マッチョデーモン

雨の日は会えない、晴れた日は君を想うのマッチョデーモンのレビュー・感想・評価

3.7
『永い言い訳』とは似ているようで違っていてやはり似ている。違いは『永い言い訳』が自分が知らなかった妻を知るのに対してこちらは自分を知るのがメインな点。

分解がテーマになっていて家電に始まり自分から金を払ってまで解体業に従事し家を破壊する。マゾヒスティックなまでに危険に身を晒すのも破壊一直線。遂には妻の両親との関係も破壊し、この辺で幽霊のように付きまとっていた妻の幻影から解き放たれ、自販機の苦情受付係との新しい関係に生きるのか。徹底的に冷酷なまでに過去を破壊して未来を築くのかと思っていたがここでまた新たな局面。100分程度の尺の内90分くらい破壊していた中で迎える再構築の濃密さは短いながらも破壊の時に劣らない。

小難しそうな映画に見えて案外分かりやすい。

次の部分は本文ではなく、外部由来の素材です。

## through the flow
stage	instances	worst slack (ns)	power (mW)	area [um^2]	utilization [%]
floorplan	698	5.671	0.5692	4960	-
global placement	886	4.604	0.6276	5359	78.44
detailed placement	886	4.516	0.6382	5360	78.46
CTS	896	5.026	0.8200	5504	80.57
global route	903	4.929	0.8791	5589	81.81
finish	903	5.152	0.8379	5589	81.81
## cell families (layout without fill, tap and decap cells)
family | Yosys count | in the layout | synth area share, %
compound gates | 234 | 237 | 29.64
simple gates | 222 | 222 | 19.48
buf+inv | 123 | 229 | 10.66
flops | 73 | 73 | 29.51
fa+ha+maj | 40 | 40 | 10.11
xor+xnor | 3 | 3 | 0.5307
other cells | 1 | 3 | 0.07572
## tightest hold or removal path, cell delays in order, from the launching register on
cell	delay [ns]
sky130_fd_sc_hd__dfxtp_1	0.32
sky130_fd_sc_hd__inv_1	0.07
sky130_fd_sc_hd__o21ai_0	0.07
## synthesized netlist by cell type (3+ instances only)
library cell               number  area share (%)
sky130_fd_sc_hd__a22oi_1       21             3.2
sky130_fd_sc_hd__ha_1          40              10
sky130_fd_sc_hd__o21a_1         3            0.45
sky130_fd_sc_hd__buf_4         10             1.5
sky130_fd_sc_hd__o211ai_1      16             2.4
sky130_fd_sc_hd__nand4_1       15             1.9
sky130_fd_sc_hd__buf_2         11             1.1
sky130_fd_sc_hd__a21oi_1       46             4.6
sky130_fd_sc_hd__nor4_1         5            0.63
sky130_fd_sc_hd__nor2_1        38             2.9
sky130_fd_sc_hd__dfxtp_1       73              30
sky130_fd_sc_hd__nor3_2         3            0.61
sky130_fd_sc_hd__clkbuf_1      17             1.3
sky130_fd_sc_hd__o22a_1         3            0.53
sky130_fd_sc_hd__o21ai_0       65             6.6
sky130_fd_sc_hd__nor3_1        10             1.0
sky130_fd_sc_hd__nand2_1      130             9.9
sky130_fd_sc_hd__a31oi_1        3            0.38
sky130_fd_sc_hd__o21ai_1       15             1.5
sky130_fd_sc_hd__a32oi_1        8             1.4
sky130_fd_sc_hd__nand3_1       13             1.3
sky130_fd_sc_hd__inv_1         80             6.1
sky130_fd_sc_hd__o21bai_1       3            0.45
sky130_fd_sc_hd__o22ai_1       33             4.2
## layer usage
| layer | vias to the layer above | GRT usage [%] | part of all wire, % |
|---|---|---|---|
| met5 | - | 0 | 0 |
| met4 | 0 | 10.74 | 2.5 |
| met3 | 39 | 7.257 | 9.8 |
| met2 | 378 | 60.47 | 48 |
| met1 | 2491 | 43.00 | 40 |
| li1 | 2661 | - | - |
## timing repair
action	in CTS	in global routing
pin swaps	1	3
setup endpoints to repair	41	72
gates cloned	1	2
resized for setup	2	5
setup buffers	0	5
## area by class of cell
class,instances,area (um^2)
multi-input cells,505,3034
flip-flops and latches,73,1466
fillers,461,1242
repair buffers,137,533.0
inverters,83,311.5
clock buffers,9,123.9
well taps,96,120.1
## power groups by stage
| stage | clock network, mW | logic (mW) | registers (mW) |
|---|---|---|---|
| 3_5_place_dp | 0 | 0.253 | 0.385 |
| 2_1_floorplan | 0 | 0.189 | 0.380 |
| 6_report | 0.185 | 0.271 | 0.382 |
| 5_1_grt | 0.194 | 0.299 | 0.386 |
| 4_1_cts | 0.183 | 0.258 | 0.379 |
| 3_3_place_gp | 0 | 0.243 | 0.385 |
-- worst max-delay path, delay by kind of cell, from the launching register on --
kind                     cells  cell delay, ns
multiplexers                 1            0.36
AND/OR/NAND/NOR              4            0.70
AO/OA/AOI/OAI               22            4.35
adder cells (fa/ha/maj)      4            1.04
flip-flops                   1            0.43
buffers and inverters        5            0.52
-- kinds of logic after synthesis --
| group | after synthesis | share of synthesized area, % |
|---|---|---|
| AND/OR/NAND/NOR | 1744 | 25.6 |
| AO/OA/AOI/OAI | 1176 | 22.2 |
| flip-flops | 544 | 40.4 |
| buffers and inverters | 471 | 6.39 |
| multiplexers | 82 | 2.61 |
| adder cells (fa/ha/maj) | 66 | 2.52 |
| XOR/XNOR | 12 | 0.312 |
This design comes from an exercise in tuning for a short achievable clock period and few clock cycles on the open sky130 flow, not from production work. The RTL was checked by simulation tests, not by an equivalence proof against the original design. Power is estimated from default activity; no workload was simulated.

Setup of v54:
Design top, start of the top module:
module top (
    input         clk,
    input         reset,
    output [31:0] PC,
    input  [31:0] Instr,
    output        MemWrite,
    output [31:0] DataAdr,
    output [31:0] WriteData,
    input  [31:0] ReadData
);
    reg  [31:0] pc_f;
    reg         v_d;
    reg  [31:0] ir_d;
    reg  [31:0] pc8_d, pc4_d;
    reg  [3:0]  ra2_d;               
    reg         aimm_d;              
    reg         bimm_d;              
    reg  [31:0] imm_d;               
    reg         pred_d;
    reg         cross_d;             
    reg         v_e;
    reg  [31:0] a_e, b_e, sd_e;
    reg  [31:0] pc4_e;
    reg  [3:0]  cond_e;
    reg  [3:0]  rd_e;
    reg         dp_e, ld_e, st_e, br_e, s_e, pred_e;
    reg  [1:0]  aluc_e;
    reg         add_e, sub_e, and_e, orr_e;    
    reg         fN, fZ, fC, fV;
    reg         mw_m, ld_m, wr_m;
    reg  [3:0]  rd_m;
    reg  [31:0] adr_m, wd_m;
    reg  [32*15-1:0] rf;              
    assign PC        = pc_f;
    assign MemWrite  = mw_m;
    assign DataAdr   = adr_m;
    assign WriteData = wd_m;
    function [64:0] ks32;
        input [31:0] a, b;
        input        ci;
        reg   [31:0] g, p, gn, pn, c;
        integer k, i;
        begin
            p = a ^ b;
            g = a & b;
  ...
clock: 11.0 ns
lec_check: 0
abc_clock_period_in_ps: 1000
cap_margin: 20
core_margin: 2
core_utilization: 55
place_density: 0.7
setup_slack_margin: 5
slew_margin: 20
standard.sh (not shown) runs the stock make flow with config.mk's settings and CLKGATE_MAP_FILE= SYNTH_SCRIPT=/design/flow/synth_recipe.tcl, a recipe that flattens the netlist after the stock synthesis.
==> flow/flow/run.sh <==
#!/bin/bash
# Own flow: the standard layout (standard.sh) with these changes.
#  - Synthesis maps with a mapping-only ABC script (flow/abc_map.script) and
#    without the full/half adder cells, so the RTL's parallel-prefix adders
#    keep their depth. Registers are untouched by both changes.
#  - The standard synthesis runs first; its netlist gives the names of the
#    few registers that synthesis leaves unnamed (see flow/fast_synth.tcl).
#  - Ports are buffered with buf_4 rather than the smallest buffer (a delay
#    cell that resizing could not swap out), and resizing may swap a cell
#    for one of another footprint.
# Each step's full output: std_synth.log, run_make.log, and ORFS's own logs
# under orfs/logs.
set -uo pipefail
HERE=$(pwd)
MARGIN=${MARGIN:-7.9}
RES=orfs/results/${FLOW_PLATFORM:-sky130hd}/top/base
bash standard.sh synth > std_synth.log 2>&1 || { tail -20 std_synth.log; exit 1; }
cp $RES/1_2_yosys.v std_netlist.v
rm -rf orfs
export FAST_ABC_SCRIPT=$HERE/flow/abc_map.script
export STD_NETLIST=$HERE/std_netlist.v
bash standard.sh SYNTH_SCRIPT=$HERE/flow/fast_synth.tcl ADDER_MAP_FILE= \
    SETUP_SLACK_MARGIN=$MARGIN MATCH_CELL_FOOTPRINT=0 \
    "BUFFER_PORTS_ARGS=-buffer_cell sky130_fd_sc_hd__buf_4" finish > run_make.log 2>&1
st=$?
tail -20 run_make.log
exit $st
==> flow/flow/abc_map.script <==
strash
dch
map -D 1000
topo
buffer -p
upsize -D 1000
Other scripts of this flow, unchanged in this note and not shown: flow/flow/fast_synth.tcl
Testbench counts of v54, summed over its fixed seeds: cycles 40,666.
Source: an optimization exercise on an open RTL-to-GDS flow (aim: small area, a short achievable clock period and few clock cycles). Production flows keep margins and buffers that such runs may drop.
No functional check of the RTL was part of any run shown here.

==> design.v <==
`timescale 1ns / 1ps
module divisor_clk #(parameter WIDTH = 24,
                 parameter WIDTHZ = (WIDTH*2))
(
    input logic clk,
    input logic arst,
    input logic start,
    input logic [WIDTH-1:0] a,
    input logic [WIDTH-1:0] b,
    output logic done,
    output logic div_by_zero,
    output logic [WIDTH-1:0] q,
    output logic [WIDTH-1:0] f,
    output logic [WIDTHZ-1:0] z
);
    localparam K = 7;
    logic             busy;
    logic [2:0]       cnt;         
    logic [WIDTH-1:0] rem;         
    logic [WIDTH-1:0] div;         
    logic [WIDTHZ-1:0] qd;         
    logic             dz;          
    assign dz = (div == '0);
    logic [WIDTH-1:0]  rem_init;
    logic [WIDTHZ-1:0] qd_init;
    logic [2:0]       cnt_init;
    always_comb begin
        rem_init = '0;
        qd_init  = {1'b0, a, 23'b0};
        cnt_init = 3'd6;
        if ((|b[23:13])) begin
            rem_init = {13'b0, a[23:11]};
            qd_init  = {a[10:0], 37'b0};
            cnt_init = 3'd4;
        end
        if ((|b[23:20])) begin
            rem_init = {20'b0, a[23:4]};
            qd_init  = {a[3:0], 44'b0};
            cnt_init = 3'd3;
        end
    end
    logic [WIDTH-1:0]  r_s [0:K];
    logic [WIDTHZ-1:0] q_s [0:K];
    assign r_s[0] = rem;
    assign q_s[0] = qd;
    for (genvar i = 0; i < K; i++) begin : g_step
        logic [WIDTH:0] x, y, t;
        logic qb;
        assign x = {r_s[i], q_s[i][WIDTHZ-1]};
        assign y = {1'b0, div};
        assign t = x - y;
        assign qb = ~t[WIDTH];
        assign r_s[i+1] = qb ? t[WIDTH-1:0] : x[WIDTH-1:0];
        assign q_s[i+1] = {q_s[i][WIDTHZ-2:0], qb};
    end
    always_ff @(posedge clk or posedge arst) begin
        if (arst) begin
            busy <= 1'b0;
            done <= 1'b0;
            cnt <= '0;
            div_by_zero <= 1'b0;
        end else begin
            done <= 1'b0;
            if (busy) begin
                div_by_zero <= dz;
                if (cnt == 0 || dz) begin
                    busy <= 1'b0;
                    done <= 1'b1;
                end
                cnt <= cnt - 1'b1;
            end else if (start) begin
                busy <= 1'b1;
                cnt <= cnt_init;
            end
        end
    end
    always_ff @(posedge clk) begin
        div <= b;
        if (busy) begin
            rem <= r_s[K];
            qd  <= dz ? '0 : q_s[K];
        end else begin
            rem <= rem_init;
            qd  <= qd_init;
        end
    end
    assign q = qd[WIDTHZ-1:WIDTH];
    assign f = qd[WIDTH-1:0];
    assign z = qd;
endmodule
Context: an optimization exercise on an open-source flow, tuned for small area and a short achievable clock period. The choices shown serve that exercise and are no tape-out recipe.
The RTL was checked by simulation tests, not by an equivalence proof against the original design.
No activity file was given, so power comes from the tool's default toggle rates.

==> flow/design.v <==
`timescale 1ns / 1ps
module ColorDetect(
    input reset_n,
    input clk,
    input enable,
    input [23:0] DATA_IN,
    input DATA_IN_VALID,
    input [10:0] X_VALUE,
    input [9:0] Y_VALUE,
    input [1:0] COLOR,
    input [31:0] FRAME_WAIT,
    output [31:0] COORDINATE,
    output READY
    );
    localparam KX = 5;   
    localparam KY = 4;   
    reg ready;
    reg en;
    reg [15:0] frames;
    reg [19:0] count;            
    reg [10:0] x_qs;             
    reg x_neg;                   
    reg [19:0] x_part;           
    reg [9:0] y_qs;
    reg y_neg;
    reg [19:0] y_part;
    wire sof = (X_VALUE == 11'd0) && (Y_VALUE == 10'd0);
    wire run = enable && reset_n;
    wire hit = (frames == FRAME_WAIT[15:0]);
    wire [15:0] frames_inc;
    Increment #(.N(16)) fi (.a(frames), .ci(DATA_IN_VALID && sof), .s(frames_inc));
    always @(posedge clk) begin
        en <= run && hit;
        if (!run || hit)
            frames <= 16'd0;
        else
            frames <= frames_inc;
    end
    always @(posedge clk)
        ready <= (X_VALUE == 11'd1279) && (Y_VALUE == 10'd719) && !ready;
    wire [7:0] r = DATA_IN[23:16];
    wire [7:0] g = DATA_IN[15:8];
    wire [7:0] b = DATA_IN[7:0];
    reg match;
    always @(*) begin
        case (COLOR)
            2'b00: match = (r >= 8'd180) && (g <= 8'd80) && (b <= 8'd80);
            2'b01: match = (r < 8'd80) && (g > 8'd180) && (b < 8'd80);
            2'b10: match = (r < 8'd80) && (g < 8'd80) && (b > 8'd180);
            default: match = (r > 8'd200) && (g > 8'd200) && (b < 8'd80);
        endcase
    end
    wire [10:0] qx;
    wire [19:0] rx;
    wire [9:0] qy;
    wire [19:0] ry;
    CentroidFinish #(.W(11), .K0(KX)) fx (.qs(x_qs), .neg(x_neg), .part(x_part), .d(count), .q(qx), .r(rx));
    CentroidFinish #(.W(10), .K0(KY)) fy (.qs(y_qs), .neg(y_neg), .part(y_part), .d(count), .q(qy), .r(ry));
    wire take = DATA_IN_VALID && match;
    wire [19:0] dn;
    Increment #(.N(20)) ci (.a(count), .ci(take), .s(dn));
    wire nx_neg, ny_neg;
    wire [19:0] nx_part, ny_part;
    wire [10:0] nx_qs;
    wire [9:0] ny_qs;
    CentroidStart #(.W(11), .K0(KX)) sx (.q(qx), .r(rx), .v(X_VALUE), .take(take), .d(dn), .neg(nx_neg), .part(nx_part), .qs(nx_qs));
    CentroidStart #(.W(10), .K0(KY)) sy (.q(qy), .r(ry), .v(Y_VALUE), .take(take), .d(dn), .neg(ny_neg), .part(ny_part), .qs(ny_qs));
    wire clr = !reset_n || !en;
    always @(posedge clk) begin
        if (clr || (DATA_IN_VALID && sof)) begin
            count <= {19'd0, !clr && match};
            x_qs <= 11'd0;
            x_neg <= 1'b0;
            x_part <= 20'd0;
            y_qs <= 10'd0;
            y_neg <= 1'b0;
            y_part <= 20'd0;
        end else begin
            count <= dn;
            x_qs <= nx_qs;
            x_neg <= nx_neg;
            x_part <= nx_part;
            y_qs <= ny_qs;
            y_neg <= ny_neg;
            y_part <= ny_part;
        end
    end
    assign COORDINATE = {5'd0, qx, 6'd0, qy};
    assign READY = ready;
endmodule
Context: an optimization exercise on an open-source flow, tuned for small area, a short achievable clock period and few clock cycles per item. The choices shown serve that exercise and are no tape-out recipe.
Function was checked by simulation only, so behaviour that the tests miss may differ from the original.
Power figures rest on the tool's default switching activity, not on a simulated workload.

==> run G <==
==> flow/design.v (excerpt) <==
module controller #(
    parameter DW = 16
)(
    input clk,
    input rst,
    input start,
    input signed [DW-1:0] x0,
    input signed [DW-1:0] x1,
    input signed [DW-1:0] x2,
    input signed [DW-1:0] w00, input signed [DW-1:0] w01, input signed [DW-1:0] w02,
    input signed [DW-1:0] w10, input signed [DW-1:0] w11, input signed [DW-1:0] w12,
    input signed [DW-1:0] w20, input signed [DW-1:0] w21, input signed [DW-1:0] w22,
    input signed [2*DW-1:0] b0,
    input signed [2*DW-1:0] b1,
    input signed [2*DW-1:0] b2,
    output signed [2*DW-1:0] y0,
    output signed [2*DW-1:0] y1,
    output signed [2*DW-1:0] y2,
    output done
);
clock: 10.0 ns
lec_check: 0
abc_area: 1
cap_margin: 20
core_margin: 2
core_utilization: 55
slew_margin: 20
synth_hierarchical: 1
synth_minimum_keep_size: 0
standard.sh (not shown) runs the stock make flow with config.mk's settings and CLKGATE_MAP_FILE= SYNTH_SCRIPT=/design/flow/synth_recipe.tcl, a recipe that flattens the netlist after the stock synthesis.
==> flow/flow/run.sh <==
#!/bin/bash
# Standard layout (the standard.sh: unchanged synthesis and steps), with
#  - the timing repair asked to leave a larger setup margin than the 10 ns clock
#    needs, so that the resizer works on the paths that set the achieved period;
#  - the port buffers made with the smallest buffer cell (every port still gets one).
set -euo pipefail
M=$(cat flow/margin.txt)
bash standard.sh SETUP_SLACK_MARGIN=$M "BUFFER_PORTS_ARGS=-buffer_cell sky130_fd_sc_hd__buf_1" finish > flow_make.log 2>&1
==> flow/flow/margin.txt <==
6.9
==> run M: changes against run G <==
- CTS_CLUSTER_DIAMETER: not set -> 80
- CTS_CLUSTER_SIZE: not set -> 24
==> summary.txt <==
                                                                             run G                    run M
Crit Reg-Reg Endpoint                                                        r2845                    r2853
End of the critical path                                                     y2[8]                    r2853
Headroom to the max-slew limit                                               0.311                    0.302
Wire length on met3                                                       43000 um                 43400 um
Crit. End Element                                                       output pin                     flop
Number of buffers added for setup after CTS                                     12                       14
Initial antenna violation count                                                 22                       23
Number of clock buffers inserted by TritonCTS                                  119                       75
Routing usage on met3                                                        0.179                    0.177
Routed via count divided by cell count                                        6.31                     6.35
Peak supply drop                                                        0.000451 V               0.000450 V
Clock network fraction of design power                                       0.148                    0.111
Leak Pwr                                                                   35.6 nW                  34.7 nW
Outcome                                                    complete, no violations  complete, no violations
Maximum fanout count along the critical path                                     1                        9
Clock insertion delay at the later pin of the skew report                   810 ps                   730 ps
Detailed router's first-iteration violation count                             7772                     7466
Total track usage                                                            0.422                    0.420
Testbench counts of run G, summed over its fixed seeds: cycles 2,080, items 2,048.
Testbench counts of run M, summed over its fixed seeds: cycles 2,080, items 2,048.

と言うのも割と言葉にして説明している部分があって、分解は序盤から台詞に出てきてて象徴を口に出したちょっと後にはロックバンド『ハート』の名前を出した上にMRIで欠けた心臓を映し出す。この辺はベタベタすぎと感じる。古いロックバンドやセクシャルマイノリティーへの言及、エゴイスティックな男の変化などジャン・マルク・ヴァレ監督の過去作『ダラス・バイヤーズクラブ』と通じるものを感じてこれが持ち味なのかな。他作品も追ってみようかなと思う。